→ **Problem requirements**
Please take the records that follow and repeat exactly the lines starting with the line with "set_output_delay 0.225 -clock" and going on through the line with "B1 Y1 const".

→ **Information**
--- src/am_trans/lookup_sequencer.sv ---
`timescale 1ns/10ps

module lookup_sequencer
   (
   input  logic clk,
   input  logic reset,
   input  logic not_empty,
   input  logic trans_idle,
   output logic pop,
   output logic entry_lookup,
   output logic result_wr
   );

   typedef enum logic [2:0]
   {
      s_idle,
      s_pop,
      s_lookup,
      s_wait,
      s_write
   } state_t;

   state_t state;
   state_t state_next;

   always_ff @(posedge clk)
   begin
      if (reset)
         state <= s_idle;
      else
         state <= state_next;
   end

   always_comb
   begin
      state_next = state;
      case (state)
         s_idle:
         begin
            if (trans_idle && not_empty)
               state_next = s_pop;
         end
         s_pop:
            state_next = s_lookup;       // FIFO head is loaded this cycle
         s_lookup:
            state_next = s_wait;
         s_wait:
         begin
            // Idle drops on the cycle after the strobe
            if (trans_idle)
               state_next = s_write;
         end
         s_write:
            state_next = s_idle;
         default:
            state_next = s_idle;
      endcase
   end

   // One-cycle pulses decoded from state
   assign pop = state == s_pop;
   assign entry_lookup = state == s_lookup;
   assign result_wr = state == s_write;

endmodule

--- config.mk ---
export PLATFORM = sky130hd
export DESIGN_NAME = lookup_sequencer
export DESIGN_NICKNAME = d
export VERILOG_FILES = /design/src/am_trans/lookup_sequencer.sv
export SDC_FILE = /design/constraint.sdc
export NUM_CORES = 1
export LEC_CHECK = 0
export CORE_AREA = 2 2 39 41
export DETAILED_ROUTE_END_ITERATION = 12
export DIE_AREA = 0 0 41 43
export DONT_BUFFER_PORTS = 1
export HOLD_SLACK_MARGIN = 0.15
export PLACE_DENSITY = 0.3
export SYNTH_ARGS = -nofsm -noshare
export SYNTH_HDL_FRONTEND = slang
export SYNTH_SLANG_ARGS = --single-unit
--- constraint.sdc ---
create_clock -name clk -period 1.5 [get_ports clk]
set_clock_uncertainty 0.15 [all_clocks]
set_input_delay 0.225 -clock clk [delete_from_list [all_inputs] [get_ports clk]]
set_output_delay 0.225 -clock clk [all_outputs]
set_load 0.05 [all_outputs]
# --- Word level (Yosys, flattened, before mapping) ---
# Index checks and enable logic that the tools add are counted.
totals:
  inputBits: 4
  out_inout_bits: 3
  elab_cells: 13
  register_bits: 3
op_classes:
  mux: 3
  n_reduce_logical: 3
  n_eq_ne: 6
op_table:
  columns: ["cell", "count"]
  rows:
  - ["$pmux W3 S4", 1]
  - ["$eq A3 B2 Y1 const B", 2]
  - ["$mux W3", 2]
  - ["$ne A2 B2 Y1 const B", 2]
  - ["$eq A3 B1 Y1 const B", 1]
  - ["$eq A3 B3 Y1 const B", 1]
  - ["$logic_not A3 Y1", 1]
  - ["$reduce_and A2 Y1", 1]
  - ["$logic_and A1 B1 Y1", 1]

# --- Logic depth before layout (Yosys ltp) ---
logic_depth:
  depth_word: 3
  mapped_depth: 2
  mapped_depth_nobuf: 2

# --- Worst setup path after synthesis ---
# OpenSTA, ideal clock, no wires.
synth_path:
  path_kind: "register to output"
  startpoint: "register state[0]"
  endpoint: "output pop"
  path_stages_with_launch: 2
  n_path_buf: 0
  t_required_ns: 1.125
  setup_slack_ns: -0.458
  t_arrival_ns: 1.583
  cell_sequence: "dfxtp_1 nor3b_1"
synth_between:
  elab_chain_cells: 1
synth_lines:
  columns: ["element", "line", "text"]
  rows:
  - ["start: declaration", "23", "state_t state;"]
  - ["start signal: assignment", "29", "state <= s_idle;"]
  - ["start signal: assignment", "31", "state <= state_next;"]
  - ["$eq A3 B1 Y1", "61", "assign pop = state == s_pop;"]
  - ["end: declaration", "9", "output logic pop,"]
# Every way passes these cells.

# --- Worst setup path in the final report ---
layout_path:
  startpoint: "register state[1]"
  endpoint: "output entry_lookup"
layout_between:
  elab_chain_cells: 1
layout_lines:
  columns: ["element", "line", "text"]
  rows:
  - ["$eq A3 B2 Y1", "62", "assign entry_lookup = state == s_lookup;"]
  - ["end: declaration", "10", "output logic entry_lookup,"]
# Every way passes these cells.

==> results by group <==
Clock tree
  • Count of H-tree levels built during CTS: 1
  • Maximum clock path buffer count: 2
  • Clock slew at reported path FFs: 40 ps
  • Num CTS Buffers: 3
  • Master cell of the clock root buffer: sky130_fd_sc_hd__clkbuf_4
  • Clock insertion delay at the later pin of the skew report: 230 ps
  • TritonCTS clock tree: done
  • Clock sink count: 3

Global routing
  • Total global routing track utilization: 0.0541
  • Global-route wire length before repair: 524 um
  • Number of global-route vias before repair: 135
  • Initial antenna violation count: 0
  • Maximum number of pins on one net before global-route repair: 8
  • GRT overflow: 0

Layout
  • Number of inserted diodes: 0
  • Most flops, register: state
  • NumNets Final: 27
  • Synthesis-to-layout area growth: 87.0%
  • Final standard cell utilization of the core: 0.183
  • Top flop regs: state (3)
  • Number of flip-flops in the largest register: 3
  • Final cell area excluding filler cells: 253 sq um
  • Filler-free cell count of the finished design: 38
  • Fraction of final layout cells sized beyond drive strength 1: 0.682

Timing
  • Final Max Tran Viols: 0
  • Final-report hold violation count: 0
  • Post-route worst setup slack: 115 ps
  • Minimum clock period after layout: 1380 ps
  • Least-Margin Pin Slew: 257 ps
  • Worst slack on hold paths: 317 ps
  • Final period utilization: 0.923
  • Number of failing setup endpoints in the final timing report: 0
  • RSZ-0062 raised after global routing: no
  • Achievable Freq: 722 MHz
  • Normalized max-slew margin: 0.828

Logic synthesis
  • Sequential fraction of the synthesis area: 0.444
  • Flip-flop and latch count after synthesis: 3
  • Synth Area per Inst: 11.3 sq um
  • Distinct cell type count of the synthesized netlist: 8
  • Cell count after synthesis: 12
  • Count of yosys warnings during synthesis: 0
  • Net count of the mapped netlist: 16
  • Area of the mapped netlist: 135 sq um

Worst hold path
  • Worst min path class: reg -> reg

Routing
  • Avg WL per Cell: 8.87 um
  • Post-detailed-route via-to-cell ratio: 3.47
  • Total Routed Length: 337 um
  • Routed met3 length: 49 um
  • Iteration-0 DRC Markers: 4
  • Highest layer used for signal routing: met3
  • DR vias: 132
  • Number of DRC violations after detailed routing: 0
  • Met2 layer wire length in the routed design: 155 um
  • Length of the first detailed-routing pass in iterations: 4
  • Detailed-route wire length on metal 1: 132 um
  • DRT antenna net count: 0

Floorplan
  • Placeable core region: 1380 sq um
  • # rows: 14
  • Die extent in y: 43 um
  • I/O pins: 7
  • DIE WIDTH: 41 um
  • Full die area: 1760 sq um
  • Initial core utilization: 0.0976

Place
  • Post-place setup slack: 250 ps
  • I/O Buffers: 0
  • Placer congestion estimate: 0.536
  • Instance area at placement: 193 sq um
  • Placed insts: 31

Outcome
  • Run status: complete, no violations

Critical path
  • Endpoint class of the critical path: primary output
  • Arrival time of the worst setup path: 1010 ps
  • WS Path Type: reg -> out
  • Critical Path Fanout Max: 7
  • Required @ worst endpoint: 1120 ps
  • Kind of start point of the critical path: flip-flop

Power and ir drop
  • Power density normalized to cell area: 1090 nW/um^2
  • IR drop worst, VDD: 0.000223 V
  • Leakage power: 0.000106 uW

Job
  • Max-capacitance violation count: 0
[power by group]
part	total, uW	internal [uW]	switching (uW)
Clock	138	99.4	38.4
Sequential	94.5	85.8	8.77
Combinational	44.1	19.5	24.7
[Yosys cell counts]
cell / number / share of area
sky130_fd_sc_hd__dfxtp_1: 3 / 0.44
sky130_fd_sc_hd__nor2_1: 1 / 0.028
sky130_fd_sc_hd__a2111oi_2: 1 / 0.11
sky130_fd_sc_hd__a21oi_2: 1 / 0.065
sky130_fd_sc_hd__nand3_1: 1 / 0.037
sky130_fd_sc_hd__nor3b_1: 3 / 0.17
sky130_fd_sc_hd__and4_2: 1 / 0.074
sky130_fd_sc_hd__o211a_1: 1 / 0.074
[worst max-delay path: stages, from the launching register on]
cell and delay, ps:
sky130_fd_sc_hd__dfxtp_2 390, sky130_fd_sc_hd__nor3b_2 180, sky130_fd_sc_hd__buf_4 210
[final cells by class]
cell class	count	area, sq um
Multi-Input combinational cell	9	90.1
Fill cell	159	1130
Clock buffer	4	26.3
Timing Repair Buffer	6	52.6
Sequential cell	3	63.8
Tap cell	16	20.0
[layer usage]
metal,track usage,vias to the layer above
met2,0.0531,7
li1,-,67
met5,0,-
met3,0.0471,0
met4,0.0800,0
met1,0.0510,58
[metrics by stage]
step           TNS, ps  total power (uW)
3_3_place_gp         0               130
5_1_grt              0               303
2_1_floorplan    -1340               118
4_1_cts              0               286
6_report             0               276
3_5_place_dp         0               130
[kinds of logic after synthesis]
logic type | after synthesis | synth area share
AO/OA/AOI/OAI | 3 | 0.250
AND/OR/NAND/NOR | 6 | 0.305
flip-flops | 3 | 0.444
[cell usage in the layout, fill, tap and decap left out]
cell,instances
sky130_fd_sc_hd__nor2_1,1
sky130_fd_sc_hd__buf_4,3
sky130_fd_sc_hd__nor3b_2,3
sky130_fd_sc_hd__dfxtp_2,3
sky130_fd_sc_hd__nand3_1,1
sky130_fd_sc_hd__dlygate4sd3_1,3
sky130_fd_sc_hd__and4_2,1
sky130_fd_sc_hd__o211a_1,1
sky130_fd_sc_hd__clkbuf_1,1
sky130_fd_sc_hd__clkbuf_4,3
sky130_fd_sc_hd__a2111oi_2,1
sky130_fd_sc_hd__a21oi_2,1
[path summary, 6_finish.rpt]
check	startpoint	to	cells after the start	slack (ps)
hold / removal	state[2]$_SDFFE_PP0P_	state[0]$_SDFFE_PP0P_	1	320
hold reg to reg	state[2]$_SDFFE_PP0P_	state[0]$_SDFFE_PP0P_	1	320
setup / recovery	state[1]$_SDFFE_PP0P_	entry_lookup	2	120
setup reg to reg	state[1]$_SDFFE_PP0P_	state[0]$_SDFFE_PP0P_	2	520
[timing repair]
item,4_1_cts,5_1_grt
cloned,0,0
setup buffers,0,0
setup endpoints to repair,1,2
hold buffers,3,0
gates resized for setup,1,2
hold endpoints to repair,3,0
Note: power is estimated with default switching activity, not from simulation.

→ **Response to this exercise**
set_output_delay 0.225 -clock clk [all_outputs]
set_load 0.05 [all_outputs]
# --- Word level (Yosys, flattened, before mapping) ---
# Index checks and enable logic that the tools add are counted.
totals:
  inputBits: 4
  out_inout_bits: 3
  elab_cells: 13
  register_bits: 3
op_classes:
  mux: 3
  n_reduce_logical: 3
  n_eq_ne: 6
op_table:
  columns: ["cell", "count"]
  rows:
  - ["$pmux W3 S4", 1]
  - ["$eq A3 B2 Y1 const B", 2]
  - ["$mux W3", 2]
  - ["$ne A2 B2 Y1 const B", 2]
  - ["$eq A3 B1 Y1 const B", 1]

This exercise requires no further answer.